TASK OBJECTIVE:
Every line in the records below between the one holding "The critical-path maximum" and the one holding "Transition time of", inclusive, is to be set down exactly; all other lines are to be left out.

DATA FOR THE TASK:

────────────────────

<file path="src/rtl/mem_wb_stage_pkg.sv">
// mem_wb_stage_pkg: shared pipeline types and defaults for the MEM/WB stage
package mem_wb_stage_pkg;

    localparam int DBITS_DEF               = 32;
    localparam int REG_INDEX_BIT_WIDTH_DEF = 4;
    localparam int MEM_TIMEOUT_DEF         = 16;

    typedef enum logic [1:0] {
        MUL_ALU = 2'd0,
        MUL_MEM = 2'd1,
        MUL_PC4 = 2'd2,
        MUL_RSV = 2'd3
    } mulsel_e;

    typedef enum logic [1:0] {
        IDLE    = 2'd0,
        WAIT_RD = 2'd1,
        WAIT_WR = 2'd2
    } state_e;

endpackage

</file>
<file path="src/rtl/mem_wb_stage.sv">
// mem_wb_stage: memory access and register writeback with load/store handshake and timeout
module mem_wb_stage
    import mem_wb_stage_pkg::*;
#(
    parameter int DBITS               = DBITS_DEF,
    parameter int REG_INDEX_BIT_WIDTH = REG_INDEX_BIT_WIDTH_DEF,
    parameter int MEM_TIMEOUT         = MEM_TIMEOUT_DEF
) (
    input  logic                           clk,
    input  logic                           reset,
    input  logic [REG_INDEX_BIT_WIDTH-1:0] inWrtIndex,
    input  logic                           inRegWrEn,
    input  logic [1:0]                     inMulSel,
    input  logic [DBITS-1:0]               inAluOut,
    input  logic [DBITS-1:0]               inData2Out,
    input  logic [DBITS-1:0]               inPC,
    input  logic                           inIsLoad,
    input  logic                           inIsStore,
    output logic                           memReq,
    output logic                           memWe,
    output logic [DBITS-1:0]               memAddr,
    output logic [DBITS-1:0]               memWdata,
    input  logic                           memAck,
    input  logic [DBITS-1:0]               memRdata,
    output logic                           rfWrEn,
    output logic [REG_INDEX_BIT_WIDTH-1:0] rfWrIndex,
    output logic [DBITS-1:0]               rfWrData,
    output logic                           memBusy,
    output logic                           memErr
);

    localparam int            CW   = $clog2(MEM_TIMEOUT + 1);
    localparam logic [CW-1:0] LAST = CW'(MEM_TIMEOUT - 1);

    state_e                         state_q;
    logic [CW-1:0]                  cnt_q;
    logic [DBITS-1:0]               addr_q;
    logic [DBITS-1:0]               wdata_q;
    logic [REG_INDEX_BIT_WIDTH-1:0] idx_q;
    logic                           wen_q;
    logic                           rf_en_q;
    logic [REG_INDEX_BIT_WIDTH-1:0] rf_idx_q;
    logic [DBITS-1:0]               rf_data_q;
    logic                           err_q;
    logic [DBITS-1:0]               wb_data_d;

    // writeback source mux; the reserved encoding falls back to the ALU result
    always_comb begin
        wb_data_d = (mulsel_e'(inMulSel) == MUL_MEM) ? memRdata :
                    (mulsel_e'(inMulSel) == MUL_PC4) ? inPC + DBITS'(4) : inAluOut;
    end

    // stage FSM: accept ops in IDLE, hold the memory request until ack or timeout
    always_ff @(posedge clk) begin
        if (reset) begin
            state_q   <= IDLE;
            cnt_q     <= '0;
            addr_q    <= '0;
            wdata_q   <= '0;
            idx_q     <= '0;
            wen_q     <= 1'b0;
            rf_en_q   <= 1'b0;
            rf_idx_q  <= '0;
            rf_data_q <= '0;
            err_q     <= 1'b0;
        end else begin
            rf_en_q <= 1'b0;
            err_q   <= 1'b0;
            case (state_q)
                IDLE: begin
                    if (inIsLoad) begin
                        state_q <= WAIT_RD;
                        addr_q  <= inAluOut;
                        idx_q   <= inWrtIndex;
                        wen_q   <= inRegWrEn;
                        cnt_q   <= '0;
                    end else if (inIsStore) begin
                        state_q <= WAIT_WR;
                        addr_q  <= inAluOut;
                        wdata_q <= inData2Out;
                        cnt_q   <= '0;
                    end else begin
                        rf_en_q   <= inRegWrEn;
                        rf_idx_q  <= inWrtIndex;
                        rf_data_q <= wb_data_d;
                    end
                end
                WAIT_RD, WAIT_WR: begin
                    if (memAck) begin
                        state_q <= IDLE;
                        if (state_q == WAIT_RD) begin
                            rf_en_q   <= wen_q;
                            rf_idx_q  <= idx_q;
                            rf_data_q <= memRdata;
                        end
                    end else if (cnt_q == LAST) begin
                        state_q <= IDLE;
                        err_q   <= 1'b1;
                    end else begin
                        cnt_q <= cnt_q + CW'(1);
                    end
                end
                default: state_q <= IDLE;
            endcase
        end
    end

    assign memReq    = (state_q != IDLE);
    assign memBusy   = (state_q != IDLE);
    assign memWe     = (state_q == WAIT_WR);
    assign memAddr   = addr_q;
    assign memWdata  = wdata_q;
    assign rfWrEn    = rf_en_q;
    assign rfWrIndex = rf_idx_q;
    assign rfWrData  = rf_data_q;
    assign memErr    = err_q;

endmodule

</file>
<file path="config.mk">
export PLATFORM = sky130hd
export DESIGN_NAME = mem_wb_stage
export DESIGN_NICKNAME = d
export VERILOG_FILES = /design/src/rtl/mem_wb_stage_pkg.sv /design/src/rtl/mem_wb_stage.sv
export SDC_FILE = /design/constraint.sdc
export NUM_CORES = 1
export LEC_CHECK = 0
export CAP_MARGIN = 30
export CORE_ASPECT_RATIO = 1.5
export CORE_MARGIN = 1.5
export CORE_UTILIZATION = 42
export DETAILED_ROUTE_END_ITERATION = 8
export PLACE_DENSITY = 0.79
export SLEW_MARGIN = 10
export SYNTH_ARGS = -nofsm -noshare
export SYNTH_HDL_FRONTEND = slang
export SYNTH_SLANG_ARGS = --single-unit
</file>
<file path="constraint.sdc">
create_clock -name clk -period 2.4 [get_ports clk]
set_clock_uncertainty 0.1 [all_clocks]
set_input_delay 0.48 -clock clk [delete_from_list [all_inputs] [get_ports clk]]
set_output_delay 0.48 -clock clk [all_outputs]
set_load 0.01 [all_outputs]
</file>
Word-level counts from Yosys, hierarchy flattened
Cells that the tools add are included.
- logic and storage cells: 69
- input bits: 140
- bits in registers: 114
- output and inout port bits: 105
- equality and inequality tests: 13
- mux-type cells: 30
- $add $sub $neg: 2
- reduce and logical (&&, ||, !) cells: 12
- bitwise operators: 2
- operators by type and width (cell ; count):
    $mux W32 ; 8
    $pmux W32 S2 ; 1
    $add A32 B3 Y32 const B ; 1
    $mux W5 ; 4
    $mux W4 ; 4
    $ne A2 B2 Y1 const B ; 6
    $pmux W5 S2 ; 1
    $mux W2 ; 4
    $pmux W4 S2 ; 1
    $ne A3 B3 Y1 const B ; 2
    $reduce_and A2 Y1 ; 3
    $reduce_bool A2 Y1 ; 3
    $add A5 B1 Y5 const B ; 1
    $eq A5 B4 Y1 const B ; 1
    $mux W1 ; 5
    $reduce_and A5 Y1 ; 1
    $eq A2 B1 Y1 const B ; 2
    $eq A2 B2 Y1 const B ; 2
    $pmux W2 S2 ; 1
    $reduce_and A4 Y1 ; 1
    $reduce_and A3 Y1 ; 1
    $reduce_or A3 Y1 ; 1
    $logic_not A2 Y1 ; 1
    $not A1 Y1 ; 2
    2 further kinds ; 2

Logic depth before layout (Yosys ltp)
Gate-level depths: netlist of the first run.
- depth after elaboration: 6
- gate-level depth with buffers: 9
- gate-level depth less buffers: 8

Worst setup path before layout of the first run
No wires, ideal clock.
- path type: input to register
- start: input port inPC[10]
- end: register rf_data_q[25], in the netlist rfWrData[25]
- buffers on the path: 1
- arrival: 2.088 ns
- library setup time: 0.088 ns
- setup slack: 0.124 ns
- stages on the path: 6
- data required time: 2.212 ns
- path through: clkbuf_1 > nand4_1 > or4_4 > or3_1 > a211o_1 > a311oi_2
- word-level cells in the longest chain between the ends: 6
- RTL lines (element ; line ; source):
    start, declared ; mem_wb_stage.sv:16 ; input logic [DBITS-1:0] inPC,
    $add A32 B3 Y32 ; mem_wb_stage.sv:50 ; (mulsel_e'(inMulSel) == MUL_PC4) ? inPC + DBITS'(4) : inAluOut;
    $mux W32 ; mem_wb_stage.sv:50 ;
    $mux W32 ; mem_wb_stage.sv:49 ; wb_data_d = (mulsel_e'(inMulSel) == MUL_MEM) ? memRdata :
    $mux W32 ; mem_wb_stage.sv:77 ; end else if (inIsStore) begin
    $mux W32 ; mem_wb_stage.sv:71 ; if (inIsLoad) begin
    $pmux W32 S2 ; mem_wb_stage.sv:69 ; case (state_q)
    end signal, assigned ; mem_wb_stage.sv:85 ; rf_data_q <= wb_data_d;
    end signal, assigned ; mem_wb_stage.sv:94 ; rf_data_q <= memRdata;
    end, declared ; mem_wb_stage.sv:43 ; logic [DBITS-1:0] rf_data_q;
No other way between the ends. The select of a mux whose other input is x is not followed.
A chain may end at the register's enable or synchronous reset.

Final worst setup path of the first run
- start: input port inPC[15]
- end: register rf_data_q[29], in the netlist rfWrData[29]
The elaborated chain is that of the path after synthesis.

==> results of run 1 <==
==> metal layers <==
| layer | up-vias | wire length, um | track usage (%) |
|---|---|---|---|
| met1 | 2944 | 7540 | 31.8 |
| met5 | - | 0 | 0 |
| met3 | 51 | 1500 | 8.23 |
| met4 | 0 | 709 | 14.1 |
| li1 | 3071 | - | - |
| met2 | 269 | 10200 | 51.7 |
==> logic make-up (layout without fill, tap and decap cells) <==
kind of cell	after synthesis	count (layout)	synth area share (%)
compound gates	186	186	21.1
fa+ha+maj	7	7	1.62
mux	5	5	0.946
xor+xnor	17	17	2.75
buf+inv	62	358	4.59
simple gates	325	325	26.9
flops	114	114	42.1
==> layout by cell type (no fill, tap or decap), drive strengths merged, types with 4 or more instances in the layout <==
| master | synthesis | routed |
|---|---|---|
| nor2 | 52 | 52 |
| a311oi | 11 | 11 |
| nor2b | 6 | 6 |
| ha | 7 | 7 |
| a211oi | 21 | 21 |
| inv | 8 | 12 |
| nor3 | 21 | 21 |
| xor2 | 5 | 5 |
| mux2i | 4 | 4 |
| a221oi | 6 | 6 |
| o21ai | 21 | 21 |
| o211ai | 6 | 6 |
| clkinvlp | 0 | 5 |
| o221ai | 6 | 6 |
| dfxtp | 114 | 114 |
| nor4 | 6 | 6 |
| a21oi | 98 | 98 |
| and3 | 6 | 6 |
| xnor2 | 12 | 12 |
| nand3 | 24 | 24 |
| clkbuf | 46 | 17 |
| nand4 | 10 | 10 |
| buf | 8 | 76 |
| o21a | 5 | 5 |
| or4 | 7 | 7 |
| clkdlybuf4s50 | 0 | 240 |
| nand2 | 178 | 178 |
==> per-stage QoR <==
step | instances | worst slack [ps] | hold WS [ps]
after floorplan | 716 | 124 | 336
after global placement | 1137 | -406 | 340
after detailed placement | 1137 | -474 | 346
after CTS | 1168 | 25.0 | 353
after global routing | 1168 | -104 | 371
final | 1168 | -35.2 | 351
==> area by class of cell <==
cell class | instances | area (sq um)
Multi-Input combinational cell | 540 | 2940
Clock inverter | 14 | 155
Timing Repair Buffer | 319 | 3080
Sequential cell | 114 | 2280
Fill cell | 978 | 3400
Tap cell | 156 | 195
Inverter | 8 | 30.0
Clock buffer | 17 | 425
==> power groups by stage <==
| stage | Clock (mW) | Combinational (mW) | Sequential, mW |
|---|---|---|---|
| 2_1_floorplan | 0 | 0.619 | 2.27 |
| 3_3_place_gp | 0 | 1.63 | 2.20 |
| 3_5_place_dp | 0 | 1.65 | 2.20 |
| 4_1_cts | 2.53 | 1.67 | 2.16 |
| 5_1_grt | 2.62 | 1.82 | 2.18 |
| 6_report | 2.50 | 1.68 | 2.16 |
==> registers in the layout, summed over array words and instances, names as in the netlist <==
name / flops
memAddr: 32
memWdata: 32
rfWrData: 32
cnt_q: 5
idx_q: 4
rfWrIndex: 4
state_q: 2
memErr: 1
rfWrEn: 1
wen_q: 1
==> critical path, stage by stage <==
cell and delay, ps:
clkdlybuf4s50_1 550, nand4_1 200, or4_4 540, buf_4 190, nor3_1 180, xnor2_1 100, a221oi_1 390
==> what timing repair did <==
item                                    in CTS  in global routing
cloned                                       0                  0
hold endpoints to repair                     0                  0
pin swaps                                    0                  3
endpoints found under the setup margin       5                 13
hold buffers                                 0                  0
gates resized for setup                      3                  7
==> worst min-delay path by stage <==
stage / start / depth (start not counted) / slack [ps] / end
2_1_floorplan: idx_q[0]$_SDFFE_PP0P_ / 2 / 340 / idx_q[0]$_SDFFE_PP0P_
3_3_place_gp: memWdata[14]$_SDFFE_PP0P_ / 2 / 340 / memWdata[14]$_SDFFE_PP0P_
3_5_place_dp: memWdata[29]$_SDFFE_PP0P_ / 2 / 350 / memWdata[29]$_SDFFE_PP0P_
4_1_cts: memWdata[14]$_SDFFE_PP0P_ / 2 / 350 / memWdata[14]$_SDFFE_PP0P_
5_1_grt: memWdata[5]$_SDFFE_PP0P_ / 2 / 370 / memWdata[5]$_SDFFE_PP0P_
6_report: memWdata[16]$_SDFFE_PP0P_ / 2 / 350 / memWdata[16]$_SDFFE_PP0P_
==> results.txt, run 1 <==
The number of instances in the synthesized netlist is 716. The die covers 0.0136 sq mm. The logs give 7 for the number of optimization iterations in the first detailed-route pass and 2 for the final count of negative-setup-slack endpoints. Number of vias per cell: 5.42.

The run gives 2630 ps as the arrival time of data at the critical path endpoint. After synthesis, the share of flip-flops with an asynchronous set or reset is 0%. Based on the critical path, the design can be clocked at up to 411 MHz.

The critical-path maximum fanout came out at 10. The switching share of power works out to 29.5%. The run gives 245 as the number of placed I/O pins. The design area was 0.00911 sq mm; the warning count from the yosys run was 0. The clock reaches the later pin of the worst-skew pair after 420 ps. The worst register-to-register path begins at state_q[0]$_SDFFE_PP0P_.

The count of cells along the worst register-to-register path works out to 7. The area growth from synthesis to layout is 68.1%. The worst min-delay path class is reg2reg. The post-synthesis instance area was 0.00542 sq mm.

The final count of hold timing violations was 0; the routability congestion estimate was 0.929. The tools report the DRC marker count from the first detailed-route iteration as 322. Data on the critical path is required at its endpoint by 2590 ps.

For this design the static power due to leakage is 3.43 nW. The TritonCTS buffer count was 17. The worst register-to-register path ends at rfWrData[29]$_SDFFE_PP0P_. STA classifies the critical path endpoint as a flip-flop. The number of register bits inferred by synthesis is 114, and the share of power burned in registers is 34.1%. 0 antenna diodes ended up in the layout. Timing startpoint of the critical path: inPC[15].

Transition time of the tightest slew-check pin: 553 ps. Internal power comes to 4.47 mW. The final route contains 6,335 vias. The commonest cells after synthesis are nand2_1, dfxtp_1, a21oi_1. TritonCTS built the clock tree.

The standard cell area after detailed placement came out at 0.00849 sq mm. Port buffering added 244 buffers. The share of post-route cells with drive strength above 1 was 12.7%. Among all cell types in the netlist, the one instantiated most often is nand2_1.

The die is 95.8 um wide. The worst setup slack after layout was -35.2 ps. In the final routed layout, each cell accounts on average for 17.0 um. The critical path in this run is classified as in2reg.

Entering global routing, the biggest net connects 50 pins. Global routing finished with a remaining overflow of 0. Once detail routing completed, the nets flagged for antenna violations numbered 0.

Power spread over the standard cell area amounts to 696 mW/mm^2. Share of the cycle needed by the critical path after routing: 101%. The worst pin sits at a relative slew slack of 62.8%. Buffers added to address setup during post-CTS repair amount to 0. For the number of pins exceeding their max-slew limit in the final report, the log shows 0. The die is 142 um tall. The via count of the first global-routing pass was 6,339. After detailed routing, the total wire length is 19,900 um. The run finished, with violations left. The worst-case IR drop observed on VDD is 0.478 mV. Adding up every negative setup slack in the final design gives -44.7 ps. In this run the standard cell core region covers 0.0125 sq mm. The final reports fail on negative setup slack. After synthesis, the mean cell area works out to 7.57 sq um. After clock tree synthesis, the clock-pin slew on the worst setup and hold paths is 60 ps. The number of nets produced by synthesis is 863. The reg-to-reg setup timing slack came out at 30 ps. Per report_power, the combinational group accounts for 26.5% of the total.

The routed design could run at a clock period as short as 2440 ps. The floorplan has 50 rows. The number of flops mapped to enable cells by yosys works out to 0. After synthesis, flip-flops and latches occupy 42.1% of the total area.

The clock passes through at most 2 buffers. The number of antenna violations at the first check in global routing was 0; the post-route DRC violation count was 0. For the number of maximum-capacitance constraint violations, the log shows 0. The run gives 6.34 mW as the total power consumption of the routed design. By area the synthesized netlist is led by dfxtp_1, nand2_1, a21oi_1. End-of-flow core utilization: 72.8%. For the level count of the clock H-tree, the log shows 4. The logs give 39.4% for the clock group share of total power and 30,700 um for the global-route wire length before repair. STA classifies the critical path startpoint as a primary input. Among all flip-flop cells after synthesis, the most frequent one is dfxtp_1. The HPWL after detailed placement is 14,200 um.

dfxtp_1 takes more of the synthesized area than any other cell. The number of nets in the finished design came out at 1,147. For the clock net sink count, the log shows 114. The overall global routing resource usage was 29.5%; the number of unique standard cell types used by synthesis was 50. The net load switching power was 1.87 mW; the area share of the largest cell type after synthesis was 42.1%.

The initial utilization of the core area, before any placement, comes to 43.3%. The root buffer cell chosen for the clock tree is clkbuf_16. In this run the worst setup path terminates at rfWrData[29]$_SDFFE_PP0P_.
Power figures use the tool's default switching activity.
==> run 2, diff against run 1 <==
--- a/config.mk
+++ b/config.mk
@@ -5,7 +5,7 @@
 export SDC_FILE = /design/constraint.sdc
 export NUM_CORES = 1
 export LEC_CHECK = 0
-export CAP_MARGIN = 30
+export CAP_MARGIN = 20
 export CORE_ASPECT_RATIO = 1.5
 export CORE_MARGIN = 1.5
 export CORE_UTILIZATION = 42
==> results of run 2 <==
Same layout as run 1: the final DEF is identical, and so are final timing and power.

────────────────────

EXERCISE SOLUTION:
The critical-path maximum fanout came out at 10. The switching share of power works out to 29.5%. The run gives 245 as the number of placed I/O pins. The design area was 0.00911 sq mm; the warning count from the yosys run was 0. The clock reaches the later pin of the worst-skew pair after 420 ps. The worst register-to-register path begins at state_q[0]$_SDFFE_PP0P_.

The count of cells along the worst register-to-register path works out to 7. The area growth from synthesis to layout is 68.1%. The worst min-delay path class is reg2reg. The post-synthesis instance area was 0.00542 sq mm.

The final count of hold timing violations was 0; the routability congestion estimate was 0.929. The tools report the DRC marker count from the first detailed-route iteration as 322. Data on the critical path is required at its endpoint by 2590 ps.

For this design the static power due to leakage is 3.43 nW. The TritonCTS buffer count was 17. The worst register-to-register path ends at rfWrData[29]$_SDFFE_PP0P_. STA classifies the critical path endpoint as a flip-flop. The number of register bits inferred by synthesis is 114, and the share of power burned in registers is 34.1%. 0 antenna diodes ended up in the layout. Timing startpoint of the critical path: inPC[15].

Transition time of the tightest slew-check pin: 553 ps. Internal power comes to 4.47 mW. The final route contains 6,335 vias. The commonest cells after synthesis are nand2_1, dfxtp_1, a21oi_1. TritonCTS built the clock tree.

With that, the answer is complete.